**DATA**
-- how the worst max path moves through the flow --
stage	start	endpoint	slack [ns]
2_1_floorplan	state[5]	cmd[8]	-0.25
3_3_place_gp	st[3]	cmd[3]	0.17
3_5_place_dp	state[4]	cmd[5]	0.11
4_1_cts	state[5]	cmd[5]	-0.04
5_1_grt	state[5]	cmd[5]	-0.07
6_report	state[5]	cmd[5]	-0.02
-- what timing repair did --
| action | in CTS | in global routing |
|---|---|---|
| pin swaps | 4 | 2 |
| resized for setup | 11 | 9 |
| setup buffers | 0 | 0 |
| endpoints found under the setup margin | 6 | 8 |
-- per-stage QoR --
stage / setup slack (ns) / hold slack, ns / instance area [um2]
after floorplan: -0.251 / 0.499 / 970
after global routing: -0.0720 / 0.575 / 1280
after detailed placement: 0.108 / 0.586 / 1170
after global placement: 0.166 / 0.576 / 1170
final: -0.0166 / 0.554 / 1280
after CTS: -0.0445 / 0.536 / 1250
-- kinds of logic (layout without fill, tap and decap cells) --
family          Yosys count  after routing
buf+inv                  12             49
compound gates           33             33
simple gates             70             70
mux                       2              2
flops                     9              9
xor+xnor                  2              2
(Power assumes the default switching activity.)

**WHAT YOU WILL DO**
Every line above must be reproduced exactly as it stands.

**WRITTEN ANSWER**
-- how the worst max path moves through the flow --
stage	start	endpoint	slack [ns]
2_1_floorplan	state[5]	cmd[8]	-0.25
3_3_place_gp	st[3]	cmd[3]	0.17
3_5_place_dp	state[4]	cmd[5]	0.11
4_1_cts	state[5]	cmd[5]	-0.04
5_1_grt	state[5]	cmd[5]	-0.07
6_report	state[5]	cmd[5]	-0.02
-- what timing repair did --
| action | in CTS | in global routing |
|---|---|---|
| pin swaps | 4 | 2 |
| resized for setup | 11 | 9 |
| setup buffers | 0 | 0 |
| endpoints found under the setup margin | 6 | 8 |
-- per-stage QoR --
stage / setup slack (ns) / hold slack, ns / instance area [um2]
after floorplan: -0.251 / 0.499 / 970
after global routing: -0.0720 / 0.575 / 1280
after detailed placement: 0.108 / 0.586 / 1170
after global placement: 0.166 / 0.576 / 1170
final: -0.0166 / 0.554 / 1280
after CTS: -0.0445 / 0.536 / 1250
-- kinds of logic (layout without fill, tap and decap cells) --
family          Yosys count  after routing
buf+inv                  12             49
compound gates           33             33
simple gates             70             70
mux                       2              2
flops                     9              9
xor+xnor                  2              2
(Power assumes the default switching activity.)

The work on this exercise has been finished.